(How to complete this task) Below are the records. List every line holding the word "report".

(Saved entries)

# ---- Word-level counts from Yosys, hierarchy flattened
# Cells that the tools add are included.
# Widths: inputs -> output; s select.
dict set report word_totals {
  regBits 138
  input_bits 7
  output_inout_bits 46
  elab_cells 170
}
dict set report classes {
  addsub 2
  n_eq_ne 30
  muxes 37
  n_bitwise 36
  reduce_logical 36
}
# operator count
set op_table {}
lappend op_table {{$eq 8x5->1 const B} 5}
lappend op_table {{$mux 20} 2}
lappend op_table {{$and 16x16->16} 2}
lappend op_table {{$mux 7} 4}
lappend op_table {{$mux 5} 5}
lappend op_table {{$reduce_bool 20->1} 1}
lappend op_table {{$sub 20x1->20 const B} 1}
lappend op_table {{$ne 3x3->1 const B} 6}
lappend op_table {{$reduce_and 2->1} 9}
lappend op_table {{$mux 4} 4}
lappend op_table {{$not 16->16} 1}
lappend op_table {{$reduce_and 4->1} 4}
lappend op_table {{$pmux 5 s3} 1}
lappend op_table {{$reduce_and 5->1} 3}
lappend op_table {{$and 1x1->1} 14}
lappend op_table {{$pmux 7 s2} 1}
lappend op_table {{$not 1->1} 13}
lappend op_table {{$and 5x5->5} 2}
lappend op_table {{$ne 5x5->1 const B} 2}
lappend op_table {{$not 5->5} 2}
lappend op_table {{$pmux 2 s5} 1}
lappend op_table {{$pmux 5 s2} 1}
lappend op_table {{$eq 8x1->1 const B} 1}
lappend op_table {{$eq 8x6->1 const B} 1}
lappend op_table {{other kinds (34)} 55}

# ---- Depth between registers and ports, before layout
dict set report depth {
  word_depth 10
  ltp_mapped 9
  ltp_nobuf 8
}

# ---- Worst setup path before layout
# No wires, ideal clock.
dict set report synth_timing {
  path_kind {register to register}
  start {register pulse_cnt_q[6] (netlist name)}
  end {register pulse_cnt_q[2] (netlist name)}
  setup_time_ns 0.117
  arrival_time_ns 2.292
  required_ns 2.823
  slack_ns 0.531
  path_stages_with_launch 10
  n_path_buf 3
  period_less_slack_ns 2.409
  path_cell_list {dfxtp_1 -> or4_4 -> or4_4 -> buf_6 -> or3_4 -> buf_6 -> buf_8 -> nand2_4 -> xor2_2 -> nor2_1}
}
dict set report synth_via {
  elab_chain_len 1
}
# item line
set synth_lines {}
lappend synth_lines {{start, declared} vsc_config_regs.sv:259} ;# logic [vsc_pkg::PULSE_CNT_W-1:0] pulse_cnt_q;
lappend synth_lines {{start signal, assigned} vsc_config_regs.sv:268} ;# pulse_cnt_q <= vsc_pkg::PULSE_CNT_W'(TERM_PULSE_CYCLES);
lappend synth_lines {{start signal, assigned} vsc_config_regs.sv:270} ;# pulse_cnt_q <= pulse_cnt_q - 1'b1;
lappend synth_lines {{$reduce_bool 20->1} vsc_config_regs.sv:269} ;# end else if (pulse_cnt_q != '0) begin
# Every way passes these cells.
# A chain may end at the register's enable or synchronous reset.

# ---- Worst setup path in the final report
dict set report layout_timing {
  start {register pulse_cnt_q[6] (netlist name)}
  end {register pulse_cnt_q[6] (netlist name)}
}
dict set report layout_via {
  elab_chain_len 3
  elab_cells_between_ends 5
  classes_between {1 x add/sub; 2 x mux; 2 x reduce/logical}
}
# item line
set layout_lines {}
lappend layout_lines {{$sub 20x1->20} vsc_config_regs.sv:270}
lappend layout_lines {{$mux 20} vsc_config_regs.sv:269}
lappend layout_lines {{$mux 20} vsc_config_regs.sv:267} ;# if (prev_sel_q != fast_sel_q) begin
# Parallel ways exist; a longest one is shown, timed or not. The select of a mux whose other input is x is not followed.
**src/rtl/pmcc_params.svh**
```systemverilog
// Purpose: Constants of the power mode and clock control block.
// Assumes: Included by its bare name from each design file that needs it.
// Notes:   Byte address is four times the index.
`ifndef PMCC_PARAMS_SVH
`define PMCC_PARAMS_SVH

// ==========================================================
// Register indices in expanded bank F.
`define PMCC_IDX_PORT_CONFIG 4'h0
`define PMCC_IDX_STOP_RECOVERY 4'hB
`define PMCC_IDX_STATUS 4'hC

// ==========================================================
// Field positions.
`define PMCC_PORT_CONFIG_REG_COMP_OUT 0
`define PMCC_PORT_CONFIG_REG_P0_PULLUP 2
`define PMCC_PORT_CONFIG_REG_P0_STD 3
`define PMCC_PORT_CONFIG_REG_P2_STD 5
`define PMCC_PORT_CONFIG_REG_P3_STD 6
`define PMCC_PORT_CONFIG_REG_OSC_STD 7
`define PMCC_SMR_DIV16 0
`define PMCC_SMR_DIV2_BYPASS 1
`define PMCC_SMR_WARM 7

// ==========================================================
// Reset values and write masks.
`define PMCC_PORT_CONFIG_REG_RESET 8'hEC
`define PMCC_PORT_CONFIG_REG_WMASK 8'hED
`define PMCC_SMR_RESET 8'h20
`define PMCC_SMR_WMASK 8'h7F

// ==========================================================
// Wake source codes.
`define PMCC_SRC_POR_ONLY 3'h0
`define PMCC_SRC_WAKE0 3'h1
`define PMCC_SRC_WAKE1 3'h4
`define PMCC_SRC_WAKE2 3'h5
`define PMCC_SRC_WAKE3 3'h3
`define PMCC_SRC_NOR_LOW 3'h2
`define PMCC_SRC_NOR_ALL 3'h6

// ==========================================================
// Opcodes and timing.
`define PMCC_OP_NOP 8'hFF
`define PMCC_OP_STOP 8'h6F
`define PMCC_OP_HALT 8'h7F
`define PMCC_RESTART_ADDR 16'h000C
`define PMCC_POR_TIME_NS 5000000
`define PMCC_RC_PERIOD_NS 1000
`define PMCC_POR_RC_TICKS (`PMCC_POR_TIME_NS / `PMCC_RC_PERIOD_NS)

`endif

```
**src/rtl/pmcc_pkg.sv**
```systemverilog
// Purpose: Types shared by the power mode and clock control block.
// Assumes: Constants live in pmcc_params.svh.
// Notes:   Struct layouts follow the register bit order, MSB first.
package pmcc_pkg;

  // ==========================================================
  // Operating states.
  typedef enum logic [1:0] {
    PMCC_DELAY,
    PMCC_RUN,
    PMCC_HALT,
    PMCC_STOP
  } pmcc_state_e;

  // ==========================================================
  // Port configuration register layout.
  typedef struct packed {
    logic osc_std;
    logic p3_std;
    logic p2_std;
    logic rsv4;
    logic p0_std;
    logic p0_pullup;
    logic rsv1;
    logic comp_out;
  } pmcc_port_config_reg_s;

  // Stop recovery register layout.
  typedef struct packed {
    logic warm;
    logic level;
    logic delay;
    logic [2:0] src;
    logic div2_bypass;
    logic div16;
  } pmcc_smr_s;

endpackage

```
**src/rtl/pmcc_oneshot.sv**
```systemverilog
// Purpose: One-shot delay timer advanced by ticks of a slow oscillator.
// Assumes: tick_in is a one-cycle pulse.
// Notes:   A new start restarts the count from zero.
`timescale 1ns/100ps
module pmcc_oneshot #(
  parameter int COUNT = 5000
) (
  // Clock and reset.
  input wire logic clk_in,
  input wire logic resetn_in,
  // Control.
  input wire logic start_in,
  input wire logic tick_in,
  // Status.
  output logic busy_out,
  output logic done_out
);
  localparam int CW = $clog2(COUNT + 1);

  generate
    if (COUNT < 1) begin : g_chk
      $error("pmcc_oneshot: COUNT must be at least one");
    end
  endgenerate

  logic [CW-1:0] count;

  // ==========================================================
  // Count ticks while busy; done pulses once at the last tick.
  always_ff @(posedge clk_in or negedge resetn_in) begin
    if (!resetn_in) begin
      count <= '0;
      busy_out <= 1'b0;
      done_out <= 1'b0;
    end else begin
      done_out <= 1'b0;
      if (start_in) begin
        count <= '0;
        busy_out <= 1'b1;
      end else if (busy_out && tick_in) begin
        if (count == CW'(COUNT - 1)) begin
          busy_out <= 1'b0;
          done_out <= 1'b1;
        end else begin
          count <= count + 1'b1;
        end
      end
    end
  end
endmodule

```
**src/rtl/pmcc_clk_div.sv**
```systemverilog
// Purpose: System and timer clock enable generator.
// Assumes: The input clock stands for the crystal clock.
// Notes:   Divides by two unless bypassed, and by sixteen more when asked.
`timescale 1ns/100ps
module pmcc_clk_div (
  // Clock and reset.
  input wire logic clk_in,
  input wire logic resetn_in,
  // Divider control.
  input wire logic div2_bypass_in,
  input wire logic div16_in,
  // One-cycle enable at the divided rate.
  output logic tick_out
);
  logic [4:0] count;
  logic [4:0] last;

  // Terminal count for the chosen ratio of 1, 2, 16 or 32.
  always_comb begin
    last = {div16_in & ~div2_bypass_in, div16_in, div16_in, div16_in, div16_in | ~div2_bypass_in};
  end

  // ==========================================================
  // A ratio change takes effect at once; a count already past the new end wraps, so no tick is lost.
  always_ff @(posedge clk_in or negedge resetn_in) begin
    if (!resetn_in) begin
      count <= 5'h00;
      tick_out <= 1'b0;
    end else begin
      tick_out <= (count >= last);
      count <= (count >= last) ? 5'h00 : count + 5'h01;
    end
  end
endmodule

```
**src/rtl/pmcc_top.sv**
```systemverilog
// Purpose: Clock, low-power and stop recovery control of an 8-bit controller.
// Assumes: Inputs synchronous to the always-on clk_in.
// Notes:   Avalon-MM slave, one-cycle answer.
`timescale 1ns/100ps
`include "pmcc_params.svh"

// Summary of operation
// - One-shot delay starts on power-OK, delayed stop recovery, or watchdog time-out.
// - Delay counts the dedicated RC oscillator; execution waits until it expires.
// - Stop recovery bit 5 chooses whether the delay is skipped after STOP.
// - HALT gates the CPU clock; oscillator, timers and external interrupts keep running.
// - Any interrupt, external or internal, ends HALT.
// - Opcode 6F enters STOP, opcode 7F enters HALT.
// - STOP halts the internal clock and the crystal oscillator.
// - STOP ends only by a reset source; execution restarts at 000C.
// - Port config D0 routes both comparator outputs to port 3 pins 4 and 7.
// - Port config D2 selects open-drain or pulled-up port 0, default pulled up.
// - Port config D3, D5, D6 select low-EMI or standard drive, default standard.
// - Port config D7 selects oscillator drive without changing the clock ratio.
// - Port configuration register sits at bank F location 00.
// - Stop recovery bits are write-only except bit 7, the warm-start flag.
// - Stop recovery bit 6 picks the wake level.
// - Stop recovery bits 2 to 4 pick the wake source.
// - Stop recovery register sits at bank F address 0BH.
// - Stop recovery D0 adds divide-by-16 to system and timer clocks; cleared on recovery.
// - Stop recovery D1 low halves the clocks, high passes them; default low.
// - Source codes map to power-on only, wake pins, or NOR of port 2.
// - Wake level bit high means high level wakes; default low after power-on.
// - Stop recovery keeps the configuration registers instead of resetting them.
module pmcc_top #(
  parameter int POR_TICKS = `PMCC_POR_RC_TICKS
) (
  // Clock and reset.
  input wire logic clk_in,
  input wire logic resetn_in,
  // Avalon-MM slave.
  input wire logic [5:0] avs_address_in,
  input wire logic avs_read_in,
  input wire logic avs_write_in,
  input wire logic [31:0] avs_writedata_in,
  input wire logic [3:0] avs_byteenable_in,
  output logic [31:0] avs_readdata_out,
  output logic avs_waitrequest_out,
  // Reset sources and slow oscillator.
  input wire logic power_ok_in,
  input wire logic watchdog_timeout_in,
  input wire logic rc_tick_in,
  // CPU core side.
  input wire logic opcode_valid_in,
  input wire logic [7:0] opcode_in,
  input wire logic irq_pending_in,
  output logic cpu_clk_en_out,
  output logic timer_clk_en_out,
  output logic cpu_run_out,
  output logic restart_out,
  output logic [15:0] restart_addr_out,
  // Wake-up pins.
  input wire logic [3:0] wake_pin_in,
  input wire logic [7:0] port2_in,
  // Comparator routing on port 3.
  input wire logic [1:0] comparator_in,
  input wire logic [1:0] port3_data_in,
  output logic comparator_out_a_pin_out,
  output logic comparator_out_b_pin_out,
  // Pad and oscillator control.
  output logic osc_enable_out,
  output logic osc_std_drive_out,
  output logic port0_pullup_out,
  output logic port0_std_drive_out,
  output logic port2_std_drive_out,
  output logic port3_std_drive_out
);

  generate
    if (POR_TICKS < 1) begin : g_chk
      $error("pmcc_top: POR_TICKS must be at least one");
    end
  endgenerate

  // ==========================================================
  // Declarations.
  pmcc_pkg::pmcc_state_e state;
  pmcc_pkg::pmcc_port_config_reg_s port_config_reg;
  pmcc_pkg::pmcc_smr_s stop_recovery_reg;
  logic power_ok_prev;
  logic por_event;
  logic wdt_event;
  logic delay_start;
  logic delay_busy;
  logic delay_done;
  logic wake_raw;
  logic wake_level;
  logic wake_hit;
  logic stop_recover;
  logic sys_tick;
  logic last_was_nop;
  logic [3:0] reg_index;
  logic bus_req;
  logic bus_take;
  logic wr_en;
  logic [7:0] rd_byte;

  // ==========================================================
  // Reset source detection.
  // Only a power-OK rise counts as power-on.
  always_ff @(posedge clk_in or negedge resetn_in) begin
    if (!resetn_in) begin
      power_ok_prev <= 1'b0;
    end else begin
      power_ok_prev <= power_ok_in;
    end
  end

  assign por_event = power_ok_in & ~power_ok_prev;
  assign wdt_event = watchdog_timeout_in & power_ok_in;

  // ==========================================================
  // Wake source selection, a pure level path needing no crystal clock.
  always_comb begin
    unique case (stop_recovery_reg.src)
      `PMCC_SRC_WAKE0: wake_raw = wake_pin_in[0];
      `PMCC_SRC_WAKE1: wake_raw = wake_pin_in[1];
      `PMCC_SRC_WAKE2: wake_raw = wake_pin_in[2];
      `PMCC_SRC_WAKE3: wake_raw = wake_pin_in[3];
      `PMCC_SRC_NOR_LOW: wake_raw = ~|port2_in[3:0];
      `PMCC_SRC_NOR_ALL: wake_raw = ~|port2_in;
      default: wake_raw = 1'b0;
    endcase
  end

  // Power-on only and the unused code never wake the device.
  assign wake_level = (stop_recovery_reg.src == `PMCC_SRC_POR_ONLY) || (stop_recovery_reg.src == 3'h7)
                      ? 1'b0 : 1'b1;
  // The selected level, high or low, is the wake condition.
  assign wake_hit = wake_level & (wake_raw == stop_recovery_reg.level);
  // Sampled on the always-on clock, not on the stopped crystal clock.
  assign stop_recover = (state == pmcc_pkg::PMCC_STOP) & wake_hit & ~wdt_event & ~por_event;

  // ==========================================================
  // Power-on delay timer, clocked by the dedicated RC oscillator ticks.
  // A fast wake relies on the source standing long enough.
  assign delay_start = por_event | wdt_event | (stop_recover & stop_recovery_reg.delay);

  pmcc_oneshot #(
    .COUNT(POR_TICKS)
  ) u_delay (
    .clk_in(clk_in),
    .resetn_in(resetn_in),
    .start_in(delay_start),
    .tick_in(rc_tick_in),
    .busy_out(delay_busy),
    .done_out(delay_done)
  );

  // ==========================================================
  // System and timer clock divider.
  pmcc_clk_div u_div (
    .clk_in(clk_in),
    .resetn_in(resetn_in),
    .div2_bypass_in(stop_recovery_reg.div2_bypass),
    .div16_in(stop_recovery_reg.div16),
    .tick_out(sys_tick)
  );

  // ==========================================================
  // Flush history: a no-op should precede sleep.
  // An unflushed sleep is not refused; the sleep opcode itself clears last_was_nop.
  always_ff @(posedge clk_in or negedge resetn_in) begin
    if (!resetn_in) begin
      last_was_nop <= 1'b0;
    end else if (opcode_valid_in) begin
      last_was_nop <= (opcode_in == `PMCC_OP_NOP);
    end
  end

  // ==========================================================
  // Operating state.
  // Reset sources win; a power fail parks the block in DELAY.
  always_ff @(posedge clk_in or negedge resetn_in) begin
    if (!resetn_in) begin
      state <= pmcc_pkg::PMCC_DELAY;
    end else if (!power_ok_in || delay_start) begin
      state <= pmcc_pkg::PMCC_DELAY;
    end else begin
      unique case (state)
        pmcc_pkg::PMCC_DELAY: begin
          if (delay_done) begin
            state <= pmcc_pkg::PMCC_RUN;
          end
        end
        pmcc_pkg::PMCC_RUN: begin
          if (opcode_valid_in && opcode_in == `PMCC_OP_STOP) begin
            state <= pmcc_pkg::PMCC_STOP;
          end else if (opcode_valid_in && opcode_in == `PMCC_OP_HALT) begin
            state <= pmcc_pkg::PMCC_HALT;
          end
        end
        pmcc_pkg::PMCC_HALT: begin
          if (irq_pending_in) begin
            state <= pmcc_pkg::PMCC_RUN;
          end
        end
        pmcc_pkg::PMCC_STOP: begin
          if (stop_recover) begin
            state <= pmcc_pkg::PMCC_RUN;
          end
        end
      endcase
    end
  end

  // ==========================================================
  // Restart pulse and start address after any reset path.
  always_ff @(posedge clk_in or negedge resetn_in) begin
    if (!resetn_in) begin
      restart_out <= 1'b0;
      restart_addr_out <= `PMCC_RESTART_ADDR;
    end else begin
      restart_out <= power_ok_in & ~delay_start & ((state == pmcc_pkg::PMCC_DELAY & delay_done) | stop_recover);
      restart_addr_out <= `PMCC_RESTART_ADDR;
    end
  end

  // ==========================================================
  // Clock gating and oscillator control.
  // HALT keeps the timer clock and the crystal; STOP kills both.
  always_ff @(posedge clk_in or negedge resetn_in) begin
    if (!resetn_in) begin
      cpu_clk_en_out <= 1'b0;
      timer_clk_en_out <= 1'b0;
      cpu_run_out <= 1'b0;
      osc_enable_out <= 1'b1;
    end else begin
      cpu_clk_en_out <= sys_tick & (state == pmcc_pkg::PMCC_RUN);
      timer_clk_en_out <= sys_tick & ((state == pmcc_pkg::PMCC_RUN) | (state == pmcc_pkg::PMCC_HALT));
      cpu_run_out <= (state == pmcc_pkg::PMCC_RUN);
      osc_enable_out <= (state != pmcc_pkg::PMCC_STOP);
    end
  end

  // ==========================================================
  // Avalon-MM handshake.
  // Waitrequest drops one cycle after a request is seen;
  // a write lands at the edge where it is seen low.
  assign bus_req = avs_read_in | avs_write_in;
  assign bus_take = bus_req & avs_waitrequest_out;
  assign reg_index = avs_address_in[5:2];
  assign wr_en = avs_write_in & ~avs_waitrequest_out & avs_byteenable_in[0];

  always_ff @(posedge clk_in or negedge resetn_in) begin
    if (!resetn_in) begin
      avs_waitrequest_out <= 1'b1;
    end else begin
      avs_waitrequest_out <= ~bus_take;
    end
  end

  // Read multiplexer; write-only and reserved bits read as zero.
  always_comb begin
    unique case (reg_index)
      `PMCC_IDX_PORT_CONFIG: rd_byte = port_config_reg & `PMCC_PORT_CONFIG_REG_WMASK;
      `PMCC_IDX_STOP_RECOVERY: rd_byte = {stop_recovery_reg.warm, 7'h00};
      `PMCC_IDX_STATUS: rd_byte = {3'h0, last_was_nop, delay_busy, osc_enable_out, state};
      default: rd_byte = 8'h00;
    endcase
  end

  always_ff @(posedge clk_in or negedge resetn_in) begin
    if (!resetn_in) begin
      avs_readdata_out <= 32'h00000000;
    end else if (bus_take && avs_read_in) begin
      avs_readdata_out <= {24'h000000, rd_byte};
    end
  end

  // ==========================================================
  // Port configuration register.
  // Power-on and watchdog reload it; stop recovery keeps it.
  always_ff @(posedge clk_in or negedge resetn_in) begin
    if (!resetn_in) begin
      port_config_reg <= `PMCC_PORT_CONFIG_REG_RESET;
    end else if (por_event || wdt_event || !power_ok_in) begin
      port_config_reg <= `PMCC_PORT_CONFIG_REG_RESET;
    end else if (wr_en && reg_index == `PMCC_IDX_PORT_CONFIG) begin
      port_config_reg <= avs_writedata_in[7:0] & `PMCC_PORT_CONFIG_REG_WMASK;
    end
  end

  // ==========================================================
  // Stop recovery register.
  // Stop recovery clears divide-by-16 and sets the warm flag;
  // only power-on or power fail clears the flag, and a power fail clear wins over a set in the same cycle.
  always_ff @(posedge clk_in or negedge resetn_in) begin
    if (!resetn_in) begin
      stop_recovery_reg <= `PMCC_SMR_RESET;
    end else if (!power_ok_in || por_event) begin
      stop_recovery_reg <= `PMCC_SMR_RESET;
    end else if (wdt_event) begin
      stop_recovery_reg <= {stop_recovery_reg.warm, 7'h20};
    end else if (stop_recover) begin
      stop_recovery_reg.warm <= 1'b1;
      stop_recovery_reg.div16 <= 1'b0;
    end else if (wr_en && reg_index == `PMCC_IDX_STOP_RECOVERY) begin
      stop_recovery_reg <= {stop_recovery_reg.warm, avs_writedata_in[6:0]};
    end
  end

  // ==========================================================
  // Comparator routing and pad drive controls, all registered.
  // Oscillator drive never reaches the divider, so the ratio holds.
  always_ff @(posedge clk_in or negedge resetn_in) begin
    if (!resetn_in) begin
      comparator_out_a_pin_out <= 1'b0;
      comparator_out_b_pin_out <= 1'b0;
      osc_std_drive_out <= 1'b1;
      port0_pullup_out <= 1'b1;
      port0_std_drive_out <= 1'b1;
      port2_std_drive_out <= 1'b1;
      port3_std_drive_out <= 1'b1;
    end else begin
      comparator_out_a_pin_out <= port_config_reg.comp_out ? comparator_in[0] : port3_data_in[0];
      comparator_out_b_pin_out <= port_config_reg.comp_out ? comparator_in[1] : port3_data_in[1];
      osc_std_drive_out <= port_config_reg.osc_std;
      port0_pullup_out <= port_config_reg.p0_pullup;
      port0_std_drive_out <= port_config_reg.p0_std;
      port2_std_drive_out <= port_config_reg.p2_std;
      port3_std_drive_out <= port_config_reg.p3_std;
    end
  end

endmodule

```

(Response to this task)
dict set report word_totals {
dict set report classes {
dict set report depth {
dict set report synth_timing {
dict set report synth_via {
# ---- Worst setup path in the final report
dict set report layout_timing {
dict set report layout_via {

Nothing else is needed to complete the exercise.